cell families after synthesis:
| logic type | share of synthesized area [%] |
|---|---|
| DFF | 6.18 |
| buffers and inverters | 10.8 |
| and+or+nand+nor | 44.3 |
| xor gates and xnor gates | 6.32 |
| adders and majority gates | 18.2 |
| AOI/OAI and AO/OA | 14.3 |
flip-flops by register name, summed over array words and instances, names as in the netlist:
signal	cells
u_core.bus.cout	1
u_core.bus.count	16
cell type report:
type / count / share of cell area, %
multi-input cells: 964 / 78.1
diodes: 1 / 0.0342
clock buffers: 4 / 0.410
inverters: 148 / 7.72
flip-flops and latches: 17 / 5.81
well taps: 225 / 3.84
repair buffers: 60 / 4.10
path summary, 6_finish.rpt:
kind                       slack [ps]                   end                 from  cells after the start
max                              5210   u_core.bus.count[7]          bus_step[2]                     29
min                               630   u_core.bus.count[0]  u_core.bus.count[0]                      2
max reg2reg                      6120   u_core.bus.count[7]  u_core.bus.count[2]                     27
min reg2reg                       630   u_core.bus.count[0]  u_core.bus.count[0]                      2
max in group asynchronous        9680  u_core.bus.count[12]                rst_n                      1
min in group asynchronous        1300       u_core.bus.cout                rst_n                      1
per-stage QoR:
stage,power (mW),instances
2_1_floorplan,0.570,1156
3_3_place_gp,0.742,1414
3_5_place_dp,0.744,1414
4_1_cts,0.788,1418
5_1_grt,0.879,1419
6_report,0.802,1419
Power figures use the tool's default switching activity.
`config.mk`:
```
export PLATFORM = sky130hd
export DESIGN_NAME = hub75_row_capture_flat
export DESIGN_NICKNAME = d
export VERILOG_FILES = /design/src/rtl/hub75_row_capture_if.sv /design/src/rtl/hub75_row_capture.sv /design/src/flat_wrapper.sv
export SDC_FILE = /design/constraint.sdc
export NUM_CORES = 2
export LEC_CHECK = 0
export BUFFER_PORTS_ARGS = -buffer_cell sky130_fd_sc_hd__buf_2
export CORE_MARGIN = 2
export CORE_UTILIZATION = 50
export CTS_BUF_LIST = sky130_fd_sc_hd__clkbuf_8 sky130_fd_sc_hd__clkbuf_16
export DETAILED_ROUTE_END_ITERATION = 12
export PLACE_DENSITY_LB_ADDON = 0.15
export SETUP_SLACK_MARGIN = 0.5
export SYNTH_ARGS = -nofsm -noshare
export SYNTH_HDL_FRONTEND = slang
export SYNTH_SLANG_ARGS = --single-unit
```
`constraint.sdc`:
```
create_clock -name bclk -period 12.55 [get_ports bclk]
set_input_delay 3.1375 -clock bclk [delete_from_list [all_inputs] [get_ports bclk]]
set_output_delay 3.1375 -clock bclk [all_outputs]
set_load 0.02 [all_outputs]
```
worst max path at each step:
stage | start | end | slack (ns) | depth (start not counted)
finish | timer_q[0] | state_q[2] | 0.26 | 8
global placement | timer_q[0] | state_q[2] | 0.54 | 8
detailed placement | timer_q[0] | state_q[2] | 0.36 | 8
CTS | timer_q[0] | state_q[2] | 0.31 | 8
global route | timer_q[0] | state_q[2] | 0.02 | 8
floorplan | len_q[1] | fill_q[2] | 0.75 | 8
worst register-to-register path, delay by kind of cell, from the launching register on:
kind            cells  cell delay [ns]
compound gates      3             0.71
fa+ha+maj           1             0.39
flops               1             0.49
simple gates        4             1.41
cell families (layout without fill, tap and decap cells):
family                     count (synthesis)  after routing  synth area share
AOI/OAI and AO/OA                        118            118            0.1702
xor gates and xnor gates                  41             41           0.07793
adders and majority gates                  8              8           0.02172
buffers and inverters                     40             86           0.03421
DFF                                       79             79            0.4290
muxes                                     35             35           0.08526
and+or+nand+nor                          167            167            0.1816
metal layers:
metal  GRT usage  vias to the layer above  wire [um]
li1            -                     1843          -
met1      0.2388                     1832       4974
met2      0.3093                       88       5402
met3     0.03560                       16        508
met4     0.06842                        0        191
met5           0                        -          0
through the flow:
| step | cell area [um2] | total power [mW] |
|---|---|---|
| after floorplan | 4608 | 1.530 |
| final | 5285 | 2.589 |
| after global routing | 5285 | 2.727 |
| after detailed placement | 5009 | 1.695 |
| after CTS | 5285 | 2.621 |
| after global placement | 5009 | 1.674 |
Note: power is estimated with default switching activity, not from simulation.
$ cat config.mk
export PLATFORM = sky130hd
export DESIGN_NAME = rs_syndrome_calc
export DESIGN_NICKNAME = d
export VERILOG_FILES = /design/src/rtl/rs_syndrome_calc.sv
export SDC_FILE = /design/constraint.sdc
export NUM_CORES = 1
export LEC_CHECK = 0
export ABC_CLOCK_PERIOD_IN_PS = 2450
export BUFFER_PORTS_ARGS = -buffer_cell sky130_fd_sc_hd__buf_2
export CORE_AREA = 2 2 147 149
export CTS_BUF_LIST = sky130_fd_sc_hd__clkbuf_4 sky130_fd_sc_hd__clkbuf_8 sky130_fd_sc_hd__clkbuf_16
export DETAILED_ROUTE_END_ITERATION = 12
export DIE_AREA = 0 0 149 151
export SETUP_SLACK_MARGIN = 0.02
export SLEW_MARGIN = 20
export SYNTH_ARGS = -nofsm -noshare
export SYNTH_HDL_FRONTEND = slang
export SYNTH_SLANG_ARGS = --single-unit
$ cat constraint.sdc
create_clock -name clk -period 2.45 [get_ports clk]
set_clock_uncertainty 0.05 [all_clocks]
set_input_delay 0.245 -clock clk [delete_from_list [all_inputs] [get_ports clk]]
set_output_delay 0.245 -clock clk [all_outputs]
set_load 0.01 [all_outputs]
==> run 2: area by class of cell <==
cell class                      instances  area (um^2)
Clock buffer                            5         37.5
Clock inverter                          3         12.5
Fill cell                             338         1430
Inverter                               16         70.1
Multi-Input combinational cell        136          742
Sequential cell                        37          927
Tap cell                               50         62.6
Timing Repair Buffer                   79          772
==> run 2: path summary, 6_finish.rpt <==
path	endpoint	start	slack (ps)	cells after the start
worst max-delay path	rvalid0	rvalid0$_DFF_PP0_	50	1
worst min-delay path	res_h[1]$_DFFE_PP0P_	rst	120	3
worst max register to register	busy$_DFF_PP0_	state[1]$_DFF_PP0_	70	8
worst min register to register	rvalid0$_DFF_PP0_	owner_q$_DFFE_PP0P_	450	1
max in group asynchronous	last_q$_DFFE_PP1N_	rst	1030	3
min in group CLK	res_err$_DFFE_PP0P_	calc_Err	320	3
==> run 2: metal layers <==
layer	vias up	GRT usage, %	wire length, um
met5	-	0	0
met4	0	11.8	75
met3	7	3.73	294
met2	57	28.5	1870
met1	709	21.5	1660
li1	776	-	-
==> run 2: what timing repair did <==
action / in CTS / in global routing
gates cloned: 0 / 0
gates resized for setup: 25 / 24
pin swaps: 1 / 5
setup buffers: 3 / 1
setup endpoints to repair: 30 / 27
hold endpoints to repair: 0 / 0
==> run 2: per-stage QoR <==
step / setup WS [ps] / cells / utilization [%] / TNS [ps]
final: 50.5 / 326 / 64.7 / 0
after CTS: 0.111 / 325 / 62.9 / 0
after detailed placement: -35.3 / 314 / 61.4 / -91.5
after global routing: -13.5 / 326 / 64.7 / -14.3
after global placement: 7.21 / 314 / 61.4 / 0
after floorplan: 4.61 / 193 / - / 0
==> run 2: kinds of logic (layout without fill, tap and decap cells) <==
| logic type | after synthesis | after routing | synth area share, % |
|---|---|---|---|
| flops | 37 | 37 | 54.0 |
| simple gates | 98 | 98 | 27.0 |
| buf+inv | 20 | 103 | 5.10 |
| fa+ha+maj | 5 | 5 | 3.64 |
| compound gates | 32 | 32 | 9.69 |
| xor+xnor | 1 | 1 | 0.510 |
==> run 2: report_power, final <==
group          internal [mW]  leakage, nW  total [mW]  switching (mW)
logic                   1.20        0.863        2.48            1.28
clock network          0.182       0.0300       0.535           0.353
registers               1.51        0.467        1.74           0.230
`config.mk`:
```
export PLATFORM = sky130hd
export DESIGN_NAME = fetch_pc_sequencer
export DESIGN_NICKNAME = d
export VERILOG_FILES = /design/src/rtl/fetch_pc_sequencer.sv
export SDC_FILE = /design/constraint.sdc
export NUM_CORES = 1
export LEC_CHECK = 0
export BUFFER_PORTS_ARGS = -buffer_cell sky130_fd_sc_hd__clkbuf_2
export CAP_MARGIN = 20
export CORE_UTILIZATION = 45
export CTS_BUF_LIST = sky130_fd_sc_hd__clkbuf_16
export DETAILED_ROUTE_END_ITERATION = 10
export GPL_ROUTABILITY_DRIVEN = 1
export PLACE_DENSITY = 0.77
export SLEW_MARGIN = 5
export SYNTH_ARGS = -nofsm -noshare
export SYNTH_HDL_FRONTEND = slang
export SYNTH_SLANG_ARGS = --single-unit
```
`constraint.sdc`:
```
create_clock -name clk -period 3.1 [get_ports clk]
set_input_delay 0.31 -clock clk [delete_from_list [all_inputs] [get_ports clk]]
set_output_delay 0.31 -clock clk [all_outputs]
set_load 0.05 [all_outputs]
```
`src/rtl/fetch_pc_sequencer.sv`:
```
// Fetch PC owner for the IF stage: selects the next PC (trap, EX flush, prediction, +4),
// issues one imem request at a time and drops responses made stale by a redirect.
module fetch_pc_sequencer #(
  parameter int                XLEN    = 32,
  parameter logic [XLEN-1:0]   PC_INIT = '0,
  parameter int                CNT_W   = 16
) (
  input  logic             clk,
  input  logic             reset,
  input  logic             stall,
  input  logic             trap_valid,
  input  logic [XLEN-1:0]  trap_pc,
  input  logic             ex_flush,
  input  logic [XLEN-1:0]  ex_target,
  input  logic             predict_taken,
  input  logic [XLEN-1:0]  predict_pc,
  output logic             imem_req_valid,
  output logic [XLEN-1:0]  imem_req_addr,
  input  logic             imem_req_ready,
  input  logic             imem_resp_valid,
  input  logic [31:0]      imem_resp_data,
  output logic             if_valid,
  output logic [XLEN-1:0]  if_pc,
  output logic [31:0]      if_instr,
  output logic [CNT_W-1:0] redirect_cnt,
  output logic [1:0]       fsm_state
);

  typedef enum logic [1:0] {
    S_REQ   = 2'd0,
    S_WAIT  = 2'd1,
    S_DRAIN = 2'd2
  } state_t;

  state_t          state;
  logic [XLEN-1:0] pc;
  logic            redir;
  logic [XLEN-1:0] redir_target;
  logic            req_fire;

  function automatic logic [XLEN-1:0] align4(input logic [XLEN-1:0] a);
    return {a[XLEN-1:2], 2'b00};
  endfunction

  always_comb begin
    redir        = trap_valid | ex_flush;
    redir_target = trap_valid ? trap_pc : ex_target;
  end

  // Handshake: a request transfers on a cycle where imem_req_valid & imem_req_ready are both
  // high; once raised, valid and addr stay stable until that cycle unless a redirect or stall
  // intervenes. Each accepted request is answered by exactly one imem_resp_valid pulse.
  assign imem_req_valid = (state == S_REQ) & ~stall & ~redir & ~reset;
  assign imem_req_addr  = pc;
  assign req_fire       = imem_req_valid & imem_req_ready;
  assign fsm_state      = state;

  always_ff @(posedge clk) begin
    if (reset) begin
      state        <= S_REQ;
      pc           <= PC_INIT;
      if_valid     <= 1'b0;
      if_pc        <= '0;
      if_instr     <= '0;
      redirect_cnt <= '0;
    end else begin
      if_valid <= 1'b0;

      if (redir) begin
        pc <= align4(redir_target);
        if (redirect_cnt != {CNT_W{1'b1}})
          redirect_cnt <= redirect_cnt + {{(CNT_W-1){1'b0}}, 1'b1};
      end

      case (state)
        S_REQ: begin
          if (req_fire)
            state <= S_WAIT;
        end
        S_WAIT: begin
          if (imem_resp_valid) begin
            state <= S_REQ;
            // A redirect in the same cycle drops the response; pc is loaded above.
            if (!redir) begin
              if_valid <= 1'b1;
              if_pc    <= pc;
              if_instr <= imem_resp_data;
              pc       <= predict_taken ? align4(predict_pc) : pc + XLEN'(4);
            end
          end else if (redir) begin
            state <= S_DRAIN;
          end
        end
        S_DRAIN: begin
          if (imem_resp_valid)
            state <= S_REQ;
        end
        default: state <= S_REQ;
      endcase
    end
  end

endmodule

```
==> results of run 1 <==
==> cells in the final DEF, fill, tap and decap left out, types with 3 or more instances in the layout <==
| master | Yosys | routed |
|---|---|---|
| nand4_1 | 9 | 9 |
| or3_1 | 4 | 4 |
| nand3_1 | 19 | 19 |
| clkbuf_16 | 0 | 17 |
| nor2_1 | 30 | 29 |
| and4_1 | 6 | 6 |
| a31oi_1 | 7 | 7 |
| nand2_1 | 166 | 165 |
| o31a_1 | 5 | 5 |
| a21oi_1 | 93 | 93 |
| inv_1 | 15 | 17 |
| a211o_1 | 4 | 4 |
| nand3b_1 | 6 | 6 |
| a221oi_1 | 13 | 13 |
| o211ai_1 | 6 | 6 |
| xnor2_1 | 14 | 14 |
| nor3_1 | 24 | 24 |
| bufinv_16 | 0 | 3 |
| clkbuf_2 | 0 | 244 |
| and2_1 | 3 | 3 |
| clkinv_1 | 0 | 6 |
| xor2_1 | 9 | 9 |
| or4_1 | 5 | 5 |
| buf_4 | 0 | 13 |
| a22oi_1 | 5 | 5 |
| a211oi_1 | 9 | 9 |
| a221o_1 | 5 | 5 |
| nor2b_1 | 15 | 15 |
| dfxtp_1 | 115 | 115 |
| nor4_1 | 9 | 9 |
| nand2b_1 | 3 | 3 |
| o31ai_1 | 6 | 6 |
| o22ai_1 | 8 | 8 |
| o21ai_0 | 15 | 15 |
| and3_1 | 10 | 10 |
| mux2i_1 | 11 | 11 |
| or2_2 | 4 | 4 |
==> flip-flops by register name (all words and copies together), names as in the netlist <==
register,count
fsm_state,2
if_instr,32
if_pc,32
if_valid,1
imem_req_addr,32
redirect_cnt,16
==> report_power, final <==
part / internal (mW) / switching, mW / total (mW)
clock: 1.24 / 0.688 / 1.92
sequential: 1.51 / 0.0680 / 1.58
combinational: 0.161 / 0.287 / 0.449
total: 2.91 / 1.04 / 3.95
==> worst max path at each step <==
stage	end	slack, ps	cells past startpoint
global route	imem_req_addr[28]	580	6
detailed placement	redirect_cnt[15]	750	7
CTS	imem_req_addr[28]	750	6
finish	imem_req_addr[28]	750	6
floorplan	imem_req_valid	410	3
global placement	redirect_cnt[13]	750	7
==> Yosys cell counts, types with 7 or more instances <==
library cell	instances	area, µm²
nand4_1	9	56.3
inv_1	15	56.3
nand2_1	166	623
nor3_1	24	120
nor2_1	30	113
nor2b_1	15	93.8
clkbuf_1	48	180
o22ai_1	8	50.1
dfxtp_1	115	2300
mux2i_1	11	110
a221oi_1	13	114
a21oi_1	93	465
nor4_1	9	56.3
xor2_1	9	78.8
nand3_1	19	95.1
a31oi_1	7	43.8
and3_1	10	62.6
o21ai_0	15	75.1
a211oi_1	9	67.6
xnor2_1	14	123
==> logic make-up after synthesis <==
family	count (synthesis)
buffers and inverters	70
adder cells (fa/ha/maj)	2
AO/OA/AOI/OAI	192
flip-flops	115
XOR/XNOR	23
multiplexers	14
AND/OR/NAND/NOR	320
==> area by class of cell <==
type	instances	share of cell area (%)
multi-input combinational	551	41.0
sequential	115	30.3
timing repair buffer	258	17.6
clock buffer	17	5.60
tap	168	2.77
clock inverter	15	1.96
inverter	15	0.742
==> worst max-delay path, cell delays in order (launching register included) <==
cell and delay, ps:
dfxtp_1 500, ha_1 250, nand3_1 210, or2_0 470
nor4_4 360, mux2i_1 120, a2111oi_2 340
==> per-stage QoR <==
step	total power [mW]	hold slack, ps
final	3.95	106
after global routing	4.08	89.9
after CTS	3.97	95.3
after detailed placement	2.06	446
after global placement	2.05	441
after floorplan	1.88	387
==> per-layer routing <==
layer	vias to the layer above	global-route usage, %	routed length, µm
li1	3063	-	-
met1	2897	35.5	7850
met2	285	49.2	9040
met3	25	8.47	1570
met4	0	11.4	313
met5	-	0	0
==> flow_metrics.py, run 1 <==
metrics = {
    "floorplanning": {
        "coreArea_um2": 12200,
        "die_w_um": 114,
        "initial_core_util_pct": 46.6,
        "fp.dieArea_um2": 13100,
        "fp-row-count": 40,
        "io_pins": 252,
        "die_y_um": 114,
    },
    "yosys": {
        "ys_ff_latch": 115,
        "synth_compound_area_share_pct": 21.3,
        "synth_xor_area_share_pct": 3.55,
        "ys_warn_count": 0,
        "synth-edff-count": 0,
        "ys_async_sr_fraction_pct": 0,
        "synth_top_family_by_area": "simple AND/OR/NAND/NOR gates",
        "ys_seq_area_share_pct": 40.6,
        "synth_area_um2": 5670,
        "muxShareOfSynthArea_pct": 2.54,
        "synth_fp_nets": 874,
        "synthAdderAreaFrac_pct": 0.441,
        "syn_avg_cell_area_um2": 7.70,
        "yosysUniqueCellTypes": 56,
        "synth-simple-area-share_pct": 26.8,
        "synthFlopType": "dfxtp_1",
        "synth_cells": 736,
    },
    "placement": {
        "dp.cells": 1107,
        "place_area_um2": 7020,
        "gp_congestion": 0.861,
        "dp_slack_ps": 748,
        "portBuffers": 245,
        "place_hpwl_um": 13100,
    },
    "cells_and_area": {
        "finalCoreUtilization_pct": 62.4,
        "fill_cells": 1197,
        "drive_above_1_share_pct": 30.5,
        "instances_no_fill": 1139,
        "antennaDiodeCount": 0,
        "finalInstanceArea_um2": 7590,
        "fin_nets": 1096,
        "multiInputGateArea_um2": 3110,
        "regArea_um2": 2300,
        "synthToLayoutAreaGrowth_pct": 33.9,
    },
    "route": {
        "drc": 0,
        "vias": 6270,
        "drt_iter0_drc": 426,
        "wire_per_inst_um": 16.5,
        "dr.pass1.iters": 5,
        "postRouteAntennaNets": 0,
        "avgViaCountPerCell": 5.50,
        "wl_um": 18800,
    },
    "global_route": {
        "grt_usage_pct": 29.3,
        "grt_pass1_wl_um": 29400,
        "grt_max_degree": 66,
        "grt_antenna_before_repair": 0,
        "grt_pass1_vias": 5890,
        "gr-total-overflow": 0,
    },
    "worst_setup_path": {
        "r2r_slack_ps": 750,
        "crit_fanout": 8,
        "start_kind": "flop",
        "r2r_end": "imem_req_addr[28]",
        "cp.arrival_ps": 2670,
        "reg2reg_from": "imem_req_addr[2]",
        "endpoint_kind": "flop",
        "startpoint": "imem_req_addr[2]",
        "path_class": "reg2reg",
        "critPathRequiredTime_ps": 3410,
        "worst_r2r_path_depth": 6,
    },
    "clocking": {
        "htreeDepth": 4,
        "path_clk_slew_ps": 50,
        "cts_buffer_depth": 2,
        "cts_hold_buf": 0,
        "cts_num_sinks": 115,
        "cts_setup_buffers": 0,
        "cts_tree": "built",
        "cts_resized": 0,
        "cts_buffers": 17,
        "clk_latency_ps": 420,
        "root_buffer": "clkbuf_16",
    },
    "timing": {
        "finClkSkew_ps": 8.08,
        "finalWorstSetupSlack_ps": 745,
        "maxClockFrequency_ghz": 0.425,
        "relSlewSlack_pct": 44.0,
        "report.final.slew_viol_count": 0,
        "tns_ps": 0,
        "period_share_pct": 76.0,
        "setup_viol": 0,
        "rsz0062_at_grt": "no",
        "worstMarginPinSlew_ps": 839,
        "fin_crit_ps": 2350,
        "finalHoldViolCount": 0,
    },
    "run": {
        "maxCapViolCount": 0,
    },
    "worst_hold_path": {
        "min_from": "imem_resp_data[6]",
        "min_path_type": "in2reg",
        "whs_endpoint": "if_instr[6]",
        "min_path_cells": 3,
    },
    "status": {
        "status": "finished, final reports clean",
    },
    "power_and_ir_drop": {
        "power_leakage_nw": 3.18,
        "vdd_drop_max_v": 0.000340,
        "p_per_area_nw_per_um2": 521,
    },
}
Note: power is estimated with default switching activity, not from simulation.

▶ **Task to complete**
Out of the listing above, reproduce exactly the lines from the one with "repair buffers: 60 / 4.10" up to and including the one with "6_report,0.802,1419".

▶ **Response for this exercise**
repair buffers: 60 / 4.10
path summary, 6_finish.rpt:
kind                       slack [ps]                   end                 from  cells after the start
max                              5210   u_core.bus.count[7]          bus_step[2]                     29
min                               630   u_core.bus.count[0]  u_core.bus.count[0]                      2
max reg2reg                      6120   u_core.bus.count[7]  u_core.bus.count[2]                     27
min reg2reg                       630   u_core.bus.count[0]  u_core.bus.count[0]                      2
max in group asynchronous        9680  u_core.bus.count[12]                rst_n                      1
min in group asynchronous        1300       u_core.bus.cout                rst_n                      1
per-stage QoR:
stage,power (mW),instances
2_1_floorplan,0.570,1156
3_3_place_gp,0.742,1414
3_5_place_dp,0.744,1414
4_1_cts,0.788,1418
5_1_grt,0.879,1419
6_report,0.802,1419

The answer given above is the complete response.